• HOW TO COMPLETE THIS TASK
Please repeat, unchanged, the lines at the top of the listing below, ending with the one that has "typedef enum logic".

**** EXERCISE MATERIAL

==> config.mk <==
export PLATFORM = sky130hd
export DESIGN_NAME = hazard_stall_ctrl_flat
export DESIGN_NICKNAME = d
export VERILOG_FILES = /design/src/rtl/hazard_stall_ctrl_pkg.sv /design/src/rtl/hazard_stall_ctrl_if.sv /design/src/rtl/hazard_stall_ctrl_sat_counter.sv /design/src/rtl/hazard_stall_ctrl.sv /design/src/flat_wrapper.sv
export SDC_FILE = /design/constraint.sdc
export NUM_CORES = 1
export LEC_CHECK = 0
export ABC_AREA = 1
export CAP_MARGIN = 20
export CELL_PAD_IN_SITES_DETAIL_PLACEMENT = 2
export CELL_PAD_IN_SITES_GLOBAL_PLACEMENT = 2
export CORE_AREA = 2 2 78 80
export DETAILED_ROUTE_END_ITERATION = 10
export DIE_AREA = 0 0 80 82
export PLACE_DENSITY = 0.88
export SYNTH_ARGS = -nofsm -noshare
export SYNTH_HDL_FRONTEND = slang
export SYNTH_SLANG_ARGS = --single-unit
==> constraint.sdc <==
create_clock -name clk -period 4.4 [get_ports clk]
set_input_delay 0.88 -clock clk [delete_from_list [all_inputs] [get_ports clk]]
set_output_delay 0.88 -clock clk [all_outputs]
set_load 0.01 [all_outputs]
==> src/rtl/hazard_stall_ctrl_pkg.sv <==
// ============================================================================
// hazard_pkg : shared types and constants for the hazard/stall controller
// Revision   : 1.0
// ============================================================================
`default_nettype none

package hazard_pkg;

  typedef enum logic [0:0] {
    RUN      = 1'b0,
    MUL_WAIT = 1'b1
  } state_e;

  localparam int REG_ZERO    = 0;
  localparam int MUL_CNT_W   = 3;
  localparam int MUL_LAT_MIN = 1;
  localparam int MUL_LAT_MAX = 8;

endpackage

`default_nettype wire

==> src/rtl/hazard_stall_ctrl_if.sv <==
// ============================================================================
// hazard_stall_ctrl_if : ID-stage hazard inputs and pipeline-register controls
// Revision             : 1.0
// ============================================================================
`default_nettype none

interface hazard_stall_ctrl_if #(
  parameter int REG_W = 5,
  parameter int CNT_W = 16
);

  logic [REG_W-1:0] id_rs;
  logic [REG_W-1:0] id_rt;
  logic             id_uses_rt;
  logic             ex_mem_read;
  logic [REG_W-1:0] ex_rt;
  logic             id_branch_taken;
  logic             ex_mul_start;
  logic             imem_ready;
  logic             pc_write;
  logic             if_id_write;
  logic             if_id_flush;
  logic             id_ex_bubble;
  logic             ex_hold;
  logic [CNT_W-1:0] stall_cycles;

  // Pipeline side: reports hazard sources, consumes enables.
  modport master (
    output id_rs, id_rt, id_uses_rt, ex_mem_read, ex_rt,
           id_branch_taken, ex_mul_start, imem_ready,
    input  pc_write, if_id_write, if_id_flush, id_ex_bubble,
           ex_hold, stall_cycles
  );

  modport slave (
    input  id_rs, id_rt, id_uses_rt, ex_mem_read, ex_rt,
           id_branch_taken, ex_mul_start, imem_ready,
    output pc_write, if_id_write, if_id_flush, id_ex_bubble,
           ex_hold, stall_cycles
  );

endinterface

`default_nettype wire

==> src/rtl/hazard_stall_ctrl_sat_counter.sv <==
// ============================================================================
// sat_counter : up-counter that sticks at all-ones instead of wrapping
// Revision    : 1.0
// ============================================================================
`default_nettype none

module sat_counter #(
  parameter int W = 16
) (
  input  wire logic         clk,
  input  wire logic         rst,
  input  wire logic         inc,
  output logic      [W-1:0] q
);

  logic [W-1:0] cnt_q;
  logic [W-1:0] cnt_d;

  always_comb begin
    cnt_d = cnt_q;
    if (inc && (cnt_q != {W{1'b1}})) begin
      cnt_d = cnt_q + 1'b1;
    end
  end

  always_ff @(posedge clk) begin
    if (rst) begin
      cnt_q <= '0;
    end else begin
      cnt_q <= cnt_d;
    end
  end

  assign q = cnt_q;

endmodule

`default_nettype wire

==> src/rtl/hazard_stall_ctrl.sv <==
// ============================================================================
// hazard_stall_ctrl : load-use / branch / fetch-wait / multiply stall control
// Revision          : 1.0
// ============================================================================
`default_nettype none

module hazard_stall_ctrl
  import hazard_pkg::*;
#(
  parameter int REG_W   = 5,
  parameter int MUL_LAT = 4,
  parameter int CNT_W   = 16
) (
  input  wire logic              clk,
  input  wire logic              rst,
  hazard_stall_ctrl_if.slave     bus
);

  localparam bit                 MUL_EN     = (MUL_LAT > 1);
  localparam logic [MUL_CNT_W-1:0] MUL_RELOAD =
    (MUL_LAT > 1) ? MUL_CNT_W'(MUL_LAT - 2) : '0;

  if ((MUL_LAT < MUL_LAT_MIN) || (MUL_LAT > MUL_LAT_MAX)) begin : g_bad_mul_lat
    $error("hazard_stall_ctrl: MUL_LAT out of range");
  end

  state_e               state_q, state_d;
  logic [MUL_CNT_W-1:0] mul_cnt_q, mul_cnt_d;

  logic w_load_use;
  logic w_pc_write;
  logic w_if_id_write;
  logic w_if_id_flush;
  logic w_id_ex_bubble;
  logic w_ex_hold;

  assign w_load_use = bus.ex_mem_read
                    && (bus.ex_rt != REG_W'(REG_ZERO))
                    && ((bus.ex_rt == bus.id_rs)
                        || (bus.id_uses_rt && (bus.ex_rt == bus.id_rt)));

  always_comb begin
    state_d        = state_q;
    mul_cnt_d      = mul_cnt_q;
    w_pc_write     = 1'b1;
    w_if_id_write  = 1'b1;
    w_if_id_flush  = 1'b0;
    w_id_ex_bubble = 1'b0;
    w_ex_hold      = 1'b0;

    case (state_q)
      RUN: begin
        if (MUL_EN && bus.ex_mul_start) begin
          w_pc_write    = 1'b0;
          w_if_id_write = 1'b0;
          w_ex_hold     = 1'b1;
          state_d       = MUL_WAIT;
          mul_cnt_d     = MUL_RELOAD;
        end else if (w_load_use) begin
          w_pc_write     = 1'b0;
          w_if_id_write  = 1'b0;
          w_id_ex_bubble = 1'b1;
        end else if (bus.id_branch_taken) begin
          w_if_id_flush = 1'b1;
        end else if (!bus.imem_ready) begin
          // ID instruction moves on; a NOP fills IF/ID while fetch waits.
          w_pc_write    = 1'b0;
          w_if_id_flush = 1'b1;
        end
      end
      MUL_WAIT: begin
        w_pc_write    = 1'b0;
        w_if_id_write = 1'b0;
        w_ex_hold     = 1'b1;
        if (mul_cnt_q == '0) begin
          state_d = RUN;
        end else begin
          mul_cnt_d = mul_cnt_q - 1'b1;
        end
      end
      default: begin
        state_d = RUN;
      end
    endcase

    // Reset takes over the outputs immediately, not at the next edge.
    if (rst) begin
      w_pc_write     = 1'b0;
      w_if_id_write  = 1'b0;
      w_if_id_flush  = 1'b1;
      w_id_ex_bubble = 1'b1;
      w_ex_hold      = 1'b0;
    end
  end

  always_ff @(posedge clk) begin
    if (rst) begin
      state_q   <= RUN;
      mul_cnt_q <= '0;
    end else begin
      state_q   <= state_d;
      mul_cnt_q <= mul_cnt_d;
    end
  end

  sat_counter #(
    .W (CNT_W)
  ) u_stall_cnt (
    .clk (clk),
    .rst (rst),
    .inc (!w_pc_write),
    .q   (bus.stall_cycles)
  );

  assign bus.pc_write     = w_pc_write;
  assign bus.if_id_write  = w_if_id_write;
  assign bus.if_id_flush  = w_if_id_flush;
  assign bus.id_ex_bubble = w_id_ex_bubble;
  assign bus.ex_hold      = w_ex_hold;

endmodule

`default_nettype wire
==> src/flat_wrapper.sv <==
// flat-port wrapper written by rule: the top's interface ports become plain ports
module hazard_stall_ctrl_flat import hazard_pkg::*;
#(
  parameter int REG_W   = 5,
  parameter int MUL_LAT = 4,
  parameter int CNT_W   = 16
)
  (clk, rst, bus_id_rs, bus_id_rt, bus_id_uses_rt, bus_ex_mem_read, bus_ex_rt, bus_id_branch_taken, bus_ex_mul_start, bus_imem_ready, bus_pc_write, bus_if_id_write, bus_if_id_flush, bus_id_ex_bubble, bus_ex_hold, bus_stall_cycles);
  hazard_stall_ctrl_if #(.REG_W(REG_W), .CNT_W(CNT_W)) bus_i ();
  input  wire logic clk;
  input  wire logic rst;
  input wire logic [$bits(bus_i.id_rs)-1:0] bus_id_rs;
  input wire logic [$bits(bus_i.id_rt)-1:0] bus_id_rt;
  input wire logic [$bits(bus_i.id_uses_rt)-1:0] bus_id_uses_rt;
  input wire logic [$bits(bus_i.ex_mem_read)-1:0] bus_ex_mem_read;
  input wire logic [$bits(bus_i.ex_rt)-1:0] bus_ex_rt;
  input wire logic [$bits(bus_i.id_branch_taken)-1:0] bus_id_branch_taken;
  input wire logic [$bits(bus_i.ex_mul_start)-1:0] bus_ex_mul_start;
  input wire logic [$bits(bus_i.imem_ready)-1:0] bus_imem_ready;
  output wire logic [$bits(bus_i.pc_write)-1:0] bus_pc_write;
  output wire logic [$bits(bus_i.if_id_write)-1:0] bus_if_id_write;
  output wire logic [$bits(bus_i.if_id_flush)-1:0] bus_if_id_flush;
  output wire logic [$bits(bus_i.id_ex_bubble)-1:0] bus_id_ex_bubble;
  output wire logic [$bits(bus_i.ex_hold)-1:0] bus_ex_hold;
  output wire logic [$bits(bus_i.stall_cycles)-1:0] bus_stall_cycles;
  assign bus_i.id_rs = bus_id_rs;
  assign bus_i.id_rt = bus_id_rt;
  assign bus_i.id_uses_rt = bus_id_uses_rt;
  assign bus_i.ex_mem_read = bus_ex_mem_read;
  assign bus_i.ex_rt = bus_ex_rt;
  assign bus_i.id_branch_taken = bus_id_branch_taken;
  assign bus_i.ex_mul_start = bus_ex_mul_start;
  assign bus_i.imem_ready = bus_imem_ready;
  assign bus_pc_write = bus_i.pc_write;
  assign bus_if_id_write = bus_i.if_id_write;
  assign bus_if_id_flush = bus_i.if_id_flush;
  assign bus_id_ex_bubble = bus_i.id_ex_bubble;
  assign bus_ex_hold = bus_i.ex_hold;
  assign bus_stall_cycles = bus_i.stall_cycles;
  hazard_stall_ctrl #(.REG_W(REG_W), .MUL_LAT(MUL_LAT), .CNT_W(CNT_W)) u_core (.clk(clk), .rst(rst), .bus(bus_i));
endmodule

********

• THE ANSWER
==> config.mk <==
export PLATFORM = sky130hd
export DESIGN_NAME = hazard_stall_ctrl_flat
export DESIGN_NICKNAME = d
export VERILOG_FILES = /design/src/rtl/hazard_stall_ctrl_pkg.sv /design/src/rtl/hazard_stall_ctrl_if.sv /design/src/rtl/hazard_stall_ctrl_sat_counter.sv /design/src/rtl/hazard_stall_ctrl.sv /design/src/flat_wrapper.sv
export SDC_FILE = /design/constraint.sdc
export NUM_CORES = 1
export LEC_CHECK = 0
export ABC_AREA = 1
export CAP_MARGIN = 20
export CELL_PAD_IN_SITES_DETAIL_PLACEMENT = 2
export CELL_PAD_IN_SITES_GLOBAL_PLACEMENT = 2
export CORE_AREA = 2 2 78 80
export DETAILED_ROUTE_END_ITERATION = 10
export DIE_AREA = 0 0 80 82
export PLACE_DENSITY = 0.88
export SYNTH_ARGS = -nofsm -noshare
export SYNTH_HDL_FRONTEND = slang
export SYNTH_SLANG_ARGS = --single-unit
==> constraint.sdc <==
create_clock -name clk -period 4.4 [get_ports clk]
set_input_delay 0.88 -clock clk [delete_from_list [all_inputs] [get_ports clk]]
set_output_delay 0.88 -clock clk [all_outputs]
set_load 0.01 [all_outputs]
==> src/rtl/hazard_stall_ctrl_pkg.sv <==
// ============================================================================
// hazard_pkg : shared types and constants for the hazard/stall controller
// Revision   : 1.0
// ============================================================================
`default_nettype none

package hazard_pkg;

  typedef enum logic [0:0] {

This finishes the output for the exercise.